Jaimini Sutras, also known as Upadesa Sutras is an ancient Sanskrit text on the predictive part of Hindu astrology, attributed to the sage Jaimini, the founder of the Purva Mimamsa branch of Hindu philosophy, a disciple of Vyasa and grandson of Parashara. It comprises nine hundred and thirty-six sutras or aphorisms arranged in four chapters, and though having several distinct features of its own, the Jaimini System, which is a unique system, appears as an offshoot of the Parashari System only; wherever it deviates, it is not found to be in conflict with the Parashari system, and gives due importance to Rahu and Ketu, the two Lunar Nodes.

Jaimini Sutras, arranged in four chapters, cover Karakamsa, Arudha, Upapada and navamsa in the first chapter; Longevity, Diseases, Profession, Progeny and Spouse, in the second; Longevity, Nature and cause of death, in the third; and in the fourth chapter it covers the account of pre-natal epoch. The Jaimini System of prognostication is distinctly different from the Parashari System, the basic differences being with regard to Rasi aspects, determination of Karakas, Badhaka bhavas and the Dashas. In Jaimini System, aspect has been assigned to the Rasis or signs which are synonymous with Bhavas or Houses, the Karakas are fixed according to longitudes gained by planets in particular signs, the Dashas are assigned to signs, and the method of determination of Badhakas is far more complicated, and its prediction-method based on Padas is also different. In his book, Light on Life, Hart De Fouf writes – It is possible that some commentator developed Jaimini Jyotish from Parashara’s system and then appended Maharshi Jaimini’s name to his creation….or may be .. ..extracted those few chapters from Jaimini Jyotish that the two systems share.

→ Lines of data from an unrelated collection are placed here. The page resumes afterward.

==> src/edge_clear_capcmp.sv <==
// How it works
// - Mode select bits equal to binary 10 enable the edge clear-and-restart mode.
// - Without a primary edge the counter wraps past its maximum and keeps counting.
// - A compare match raises that register's interrupt and leaves the counter alone.
// - Both capturing: secondary edge or opposite primary phase loads register zero.
// - A primary valid edge loads register one, raises irq one, clears counter.
// - Edge toggle clear: output flips only on compare matches.
// - Edge toggle set: output also flips on each primary valid edge.
// - Counter equal to register zero raises irq zero and may flip the output.
// - Capture one with edge toggle: capture, irq, clear and flip in one event.
// - Reverse phase: the selected primary edge clears, the opposite edge captures into zero.
// - Reverse-phase captures into register zero raise no interrupt.
// - Secondary valid edges still raise irq zero in reverse-phase capture.
// - Output flips on clearing edge and on register one compare match.
// - Both-edge primary selection captures, clears and flips on every edge.
// - The timer output is unavailable while secondary edge detection is used.
// - Reverse phase with a secondary edge raises irq zero without capturing.
//
// The Avalon-MM register port and the register offsets are this design's own decisions.
`include "tmr_consts.svh"

module edge_clear_capcmp #(
    parameter int CNT_W = 16                     // Counter width.
) (
    input  wire logic              sys_clk,            // System clock, 40 MHz.
    input  wire logic              arst_n,             // Asynchronous reset, active low.
    input  wire logic [4:0]        avs_address,        // Byte address.
    input  wire logic              avs_read,           // Read request.
    input  wire logic              avs_write,          // Write request.
    input  wire logic [31:0]       avs_writedata,      // Write data.
    input  wire logic [3:0]        avs_byteenable,     // Byte enables.
    output logic [31:0]            avs_readdata,       // Read data.
    output logic                   avs_waitrequest,    // Stall until answered.
    input  wire logic              edgeInputPrimary,   // Clear and capture trigger.
    input  wire logic              edgeInputSecondary, // Register zero capture trigger.
    output logic                   timerOutputPin,     // Timer output level.
    output logic                   irqZero,            // Interrupt zero pulse.
    output logic                   irqOne              // Interrupt one pulse.
);
    import tmr_pkg::*;

    // ****************************************************************
    // Elaboration checks.
    // ****************************************************************
    if (CNT_W != `TMR_CNT_W) begin : g_bad_width
        $error("Counter width must be 16.");
    end

    // ****************************************************************
    // Functions.
    // ****************************************************************

    // Returns whether an event matches an edge selection.
    function automatic logic edgeHit(input logic [1:0] sel, input edge_evt_t e);
        logic hit;
        hit = 1'b0;
        case (sel)
            `TMR_EDGE_FALL: hit = e.fall;
            `TMR_EDGE_RISE: hit = e.rise;
            `TMR_EDGE_BOTH: hit = e.rise | e.fall;
            default:        hit = 1'b0;
        endcase
        return hit;
    endfunction : edgeHit

    // Merges the low two byte lanes of a write into a 16-bit field.
    function automatic logic [15:0] laneMerge(input logic [15:0] old,
                                              input logic [31:0] wd,
                                              input logic [3:0]  be);
        logic [15:0] v;
        v = old;
        if (be[0]) begin
            v[7:0] = wd[7:0];
        end
        if (be[1]) begin
            v[15:8] = wd[15:8];
        end
        return v;
    endfunction : laneMerge

    // ****************************************************************
    // Reset release.
    // ****************************************************************
    logic [1:0]  rstPipe_r;
    logic        rstSyncN;

    // Two flops release the reset in step with the clock.
    always_ff @(posedge sys_clk or negedge arst_n) begin
        if (!arst_n) begin
            rstPipe_r <= 2'h0;
        end else begin
            rstPipe_r <= {rstPipe_r[0], 1'b1};
        end
    end
    assign rstSyncN = rstPipe_r[1];

    // ****************************************************************
    // Edge detection.
    // ****************************************************************
    edge_evt_t   primEvtRaw;
    edge_evt_t   secEvtRaw;

    edge_filter u_prim (
        .sys_clk  (sys_clk),
        .rstSyncN (rstSyncN),
        .pinIn    (edgeInputPrimary),
        .evt      (primEvtRaw)
    );

    edge_filter u_sec (
        .sys_clk  (sys_clk),
        .rstSyncN (rstSyncN),
        .pinIn    (edgeInputSecondary),
        .evt      (secEvtRaw)
    );

    // ****************************************************************
    // Decoded controls and events.
    // ****************************************************************
    tmr_state_t  st_r;
    tmr_state_t  st_nxt;
    logic        modeOn;
    logic        srcIsEdge;
    logic        cap0Mode;
    logic        cap1Mode;
    logic        revPhase;
    logic        edgeTog;
    logic        secUsed;
    logic        tick;
    logic        primEdge;
    logic        primRev;
    logic        secEdge;
    logic        matchZero;
    logic        matchOne;
    logic        togEvt;
    logic        busGo;
    logic        busDone;

    // Control fields as the timer logic sees them.
    assign modeOn    = st_r.modeCtl[3:2] == `TMR_MODE_EDGE;
    assign srcIsEdge = st_r.prescSel[1:0] == `TMR_SRC_EDGE;
    assign cap0Mode  = st_r.capCtl[`TMR_BIT_CAP0];
    assign cap1Mode  = st_r.capCtl[`TMR_BIT_CAP1];
    assign revPhase  = st_r.capCtl[`TMR_BIT_REVPH];
    assign edgeTog   = st_r.modeCtl[`TMR_BIT_EDGETOG];
    assign secUsed   = cap0Mode && !revPhase;

    // Count tick: every clock, every second or every fourth clock.
    assign tick = (st_r.prescSel[1:0] == 2'h0)
               || (st_r.prescSel[1:0] == 2'h1 && st_r.divCnt[0])
               || (st_r.prescSel[1:0] == 2'h2 && st_r.divCnt == 2'h3);

    // Valid edges; both-edge selection has no opposite phase.
    assign primEdge = modeOn && edgeHit(st_r.prescSel[5:4], primEvtRaw);
    assign primRev  = modeOn
                   && ((st_r.prescSel[5:4] == `TMR_EDGE_RISE && primEvtRaw.fall)
                   ||  (st_r.prescSel[5:4] == `TMR_EDGE_FALL && primEvtRaw.rise));
    assign secEdge  = modeOn && edgeHit(st_r.prescSel[7:6], secEvtRaw);

    // A match fires once for each new counter value that equals the register.
    assign matchZero = modeOn && !cap0Mode && st_r.cntMoved
                    && st_r.counter == st_r.capcmpZero;
    assign matchOne  = modeOn && !cap1Mode && st_r.cntMoved
                    && st_r.counter == st_r.capcmpOne;

    // Output flips on enabled matches and, with edge toggle, on clearing edges.
    assign togEvt = (matchZero && st_r.outCtl[`TMR_BIT_TOG0])
                 || (matchOne  && st_r.outCtl[`TMR_BIT_TOG1])
                 || (primEdge  && edgeTog);

    assign busGo = (avs_read || avs_write) && !st_r.ack;
    // A write lands at the edge that ends its transfer, where waitrequest is low.
    assign busDone = (avs_read || avs_write) && st_r.ack;

    // ****************************************************************
    // Next state.
    // ****************************************************************

    // Bus access first, so that hardware captures below win over writes.
    always_comb begin
        st_nxt          = st_r;
        st_nxt.irqZero  = 1'b0;
        st_nxt.irqOne   = 1'b0;
        st_nxt.divCnt   = st_r.divCnt + 2'h1;
        st_nxt.ack      = busGo;
        st_nxt.cntMoved = 1'b0;
        if (busDone && avs_write) begin
            if (avs_address == `TMR_OFS_MODE) begin
                st_nxt.modeCtl = 4'(laneMerge({12'h000, st_r.modeCtl},
                                              avs_writedata, avs_byteenable));
            end else if (avs_address == `TMR_OFS_CAPCTL) begin
                st_nxt.capCtl = 3'(laneMerge({13'h0000, st_r.capCtl},
                                             avs_writedata, avs_byteenable));
            end else if (avs_address == `TMR_OFS_OUTCTL) begin
                st_nxt.outCtl = 3'(laneMerge({13'h0000, st_r.outCtl},
                                             avs_writedata, avs_byteenable));
            end else if (avs_address == `TMR_OFS_PRESC) begin
                st_nxt.prescSel = 8'(laneMerge({8'h00, st_r.prescSel},
                                               avs_writedata, avs_byteenable));
            end else if (avs_address == `TMR_OFS_CAPCMP0) begin
                st_nxt.capcmpZero = laneMerge(st_r.capcmpZero, avs_writedata,
                                              avs_byteenable);
            end else if (avs_address == `TMR_OFS_CAPCMP1) begin
                st_nxt.capcmpOne = laneMerge(st_r.capcmpOne, avs_writedata,
                                             avs_byteenable);
            end
        end
        if (busGo && avs_read) begin
            if (avs_address == `TMR_OFS_MODE) begin
                st_nxt.rdData = {28'h000_0000, st_r.modeCtl};
            end else if (avs_address == `TMR_OFS_CAPCTL) begin
                st_nxt.rdData = {29'h0000_0000, st_r.capCtl};
            end else if (avs_address == `TMR_OFS_OUTCTL) begin
                st_nxt.rdData = {29'h0000_0000, st_r.outCtl};
            end else if (avs_address == `TMR_OFS_PRESC) begin
                st_nxt.rdData = {24'h00_0000, st_r.prescSel};
            end else if (avs_address == `TMR_OFS_COUNTER) begin
                st_nxt.rdData = {16'h0000, st_r.counter};
            end else if (avs_address == `TMR_OFS_CAPCMP0) begin
                st_nxt.rdData = {16'h0000, st_r.capcmpZero};
            end else if (avs_address == `TMR_OFS_CAPCMP1) begin
                st_nxt.rdData = {16'h0000, st_r.capcmpOne};
            end else begin
                st_nxt.rdData = `TMR_RST_RDATA;
            end
        end

        // Counter: held clear when off or on the edge source, cleared by the primary edge, else counting.
        if (!modeOn || srcIsEdge) begin
            st_nxt.counter = `TMR_CNT_ZERO;
        end else if (primEdge) begin
            st_nxt.counter  = `TMR_CNT_ZERO;
            st_nxt.cntMoved = 1'b1;
        end else if (tick) begin
            st_nxt.counter  = st_r.counter + 16'h0001;
            st_nxt.cntMoved = 1'b1;
        end

        // Register one captures on the primary edge, before the clear.
        if (cap1Mode && primEdge) begin
            st_nxt.capcmpOne = st_r.counter;
        end
        if (primEdge && cap1Mode) begin
            st_nxt.irqOne = 1'b1;
        end
        if (matchOne) begin
            st_nxt.irqOne = 1'b1;
        end

        // Register zero: secondary edge or opposite primary phase.
        if (cap0Mode && !revPhase && secEdge) begin
            st_nxt.capcmpZero = st_r.counter;
        end
        if (cap0Mode && revPhase && primRev) begin
            st_nxt.capcmpZero = st_r.counter;
        end
        if ((cap0Mode && secEdge) || matchZero) begin
            st_nxt.irqZero = 1'b1;
        end

        // Output level and the pin, which is blocked while the secondary is used.
        if (togEvt) begin
            st_nxt.outLevel = ~st_r.outLevel;
        end
        st_nxt.pinOut = st_nxt.outLevel && st_nxt.outCtl[`TMR_BIT_OUTEN]
                     && !(st_nxt.capCtl[`TMR_BIT_CAP0]
                     && !st_nxt.capCtl[`TMR_BIT_REVPH]);
    end

    // State register.
    always_ff @(posedge sys_clk or negedge rstSyncN) begin
        if (!rstSyncN) begin
            st_r            <= '0;
            st_r.modeCtl    <= `TMR_RST_MODE;
            st_r.capCtl     <= `TMR_RST_CAPCTL;
            st_r.outCtl     <= `TMR_RST_OUTCTL;
            st_r.prescSel   <= `TMR_RST_PRESC;
            st_r.capcmpZero <= `TMR_RST_CAPCMP;
            st_r.capcmpOne  <= `TMR_RST_CAPCMP;
            st_r.rdData     <= `TMR_RST_RDATA;
        end else begin
            st_r <= st_nxt;
        end
    end

    // ****************************************************************
    // Outputs.
    // ****************************************************************
    assign avs_readdata    = st_r.rdData;
    assign avs_waitrequest = (avs_read || avs_write) && !st_r.ack;
    assign timerOutputPin  = st_r.pinOut;
    assign irqZero         = st_r.irqZero;
    assign irqOne          = st_r.irqOne;
endmodule : edge_clear_capcmp
$ cat config.mk
export PLATFORM = sky130hd
export DESIGN_NAME = uefc_top
export DESIGN_NICKNAME = d
export VERILOG_FILES = /design/src/rtl/uefc_pkg.sv /design/src/rtl/uefc_top.sv
export VERILOG_INCLUDE_DIRS = /design/src /design/src/rtl
export SDC_FILE = /design/constraint.sdc
export NUM_CORES = 2
export LEC_CHECK = 0
export BUFFER_PORTS_ARGS = -buffer_cell sky130_fd_sc_hd__buf_2
export CELL_PAD_IN_SITES_DETAIL_PLACEMENT = 2
export CELL_PAD_IN_SITES_GLOBAL_PLACEMENT = 2
export CORE_AREA = 2 2 516 518
export CTS_BUF_LIST = sky130_fd_sc_hd__clkbuf_2
export DETAILED_ROUTE_END_ITERATION = 10
export DIE_AREA = 0 0 518 520
export GPL_TIMING_DRIVEN = 0
export PLACE_DENSITY_LB_ADDON = 0.08
export SKIP_LAST_GASP = 1
export SYNTH_ARGS = -nofsm -noshare
export SYNTH_HDL_FRONTEND = slang
export SYNTH_SLANG_ARGS = --single-unit
$ cat constraint.sdc
create_clock -name clk_i -period 8.5 [get_ports clk_i]
set_input_delay 0.85 -clock clk_i [delete_from_list [all_inputs] [get_ports clk_i]]
set_output_delay 0.85 -clock clk_i [all_outputs]
set_load 0.01 [all_outputs]
$ cat src/rtl/uefc_consts.svh
// constants for the usb endpoint buffer and control logic
`ifndef UEFC_CONSTS_SVH
`define UEFC_CONSTS_SVH
`define UEFC_NUM_EP 5
`define UEFC_BUF_BYTES 32
`define UEFC_PTR_W 5
`define UEFC_HALF_BUF 8'h10
`define UEFC_EP0_LARGEST_PACKET_BYTES_RST 8'h08
`define UEFC_EPX_LARGEST_PACKET_BYTES_RST 8'h00
`define UEFC_CTL_RST 8'h00
`define UEFC_REG_CSR 3'h0
`define UEFC_REG_OCSR 3'h1
`define UEFC_REG_IMAXP 3'h2
`define UEFC_REG_OMAXP 3'h3
`define UEFC_REG_CNT 3'h4
`define UEFC_REG_DATA 3'h5
`define UEFC_B_PKT 0
`define UEFC_B_RUN 1
`define UEFC_B_STALL 2
`define UEFC_B_ISO 3
`define UEFC_B_B4 4
`define UEFC_B_B5 5
`define UEFC_B_FLUSH 6
`define UEFC_B_AUTO 7
`define UEFC_E0_TXRDY 1
`define UEFC_E0_RXREL 6
`define UEFC_E0_ENDREL 7
`endif

$ cat src/rtl/uefc_pkg.sv
// shared types of the usb endpoint buffer and control logic
package uefc_pkg;
`include "uefc_consts.svh"
	typedef logic [7:0] uefc_byte_type;
	typedef logic [`UEFC_PTR_W-1:0] uefc_ptr_type;
endpackage : uefc_pkg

Bangalore Venkata Raman’s book - Studies in Jaimini Astrology – explains the abstruseness of the Jaimini System particularly when a number of dashas are mentioned and the reader, clueless, is left to guess for himself. Jaimini developed almost a new system which did not prove popular because principles presented in the shape of sutras are always capable of a variety of interpretations; Jaimini Sutras have been explained and commented upon by Neelakantha and Premanidhi. Jaimini appears to have favoured Charadasha not only for determining longevity but also for predicting important events to happen during the life of a person. Raman has found certain sutras tough, vague or capable of a two-fold interpretation. He also states that the Raja yogas given by Jaimini have not been tested as his method has not been in vogue.

Jaimini, in the Sutra 37 of Adhyaya II Pada iv, by stating सिद्धमन्यत् acknowledges that all the principles explained in this work are truth propounded in other works. The treatment of the different Bhavas, Rasis and Planets found confusing require patience, diligence and practice to comprehend. He gives various Lagnas and his dashas are mostly founded on Rasis and Navamsas, and also the calculations backwards and forwards for odd and even signs and the extent of dashas differs from the ordinary conceptions as explained by the general principles of astrology. He has not given prominence to the Nakshatras and there is the merging of two or three planets into one karaka. Moreover, the exact meanings of the sutras which though short and sweet, and easily committed to memory, are not easy to grasp.